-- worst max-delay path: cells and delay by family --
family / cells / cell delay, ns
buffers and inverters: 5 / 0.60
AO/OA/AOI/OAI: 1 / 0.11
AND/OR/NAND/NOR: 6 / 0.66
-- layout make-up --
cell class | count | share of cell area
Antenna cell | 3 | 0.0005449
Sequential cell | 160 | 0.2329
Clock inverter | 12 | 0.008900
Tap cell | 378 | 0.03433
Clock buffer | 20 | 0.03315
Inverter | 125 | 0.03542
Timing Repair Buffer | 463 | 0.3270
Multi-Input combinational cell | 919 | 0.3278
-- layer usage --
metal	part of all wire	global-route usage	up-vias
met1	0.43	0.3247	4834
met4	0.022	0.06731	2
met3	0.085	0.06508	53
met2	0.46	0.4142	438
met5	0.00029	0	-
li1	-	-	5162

◆ Exercise requirements ◆
No line before the one with "Timing Repair Buffer | 463 | 0.3270" belongs in the answer; copy that line and the rest of the records exactly.

◆ Task output ◆
Timing Repair Buffer | 463 | 0.3270
Multi-Input combinational cell | 919 | 0.3278
-- layer usage --
metal	part of all wire	global-route usage	up-vias
met1	0.43	0.3247	4834
met4	0.022	0.06731	2
met3	0.085	0.06508	53
met2	0.46	0.4142	438
met5	0.00029	0	-
li1	-	-	5162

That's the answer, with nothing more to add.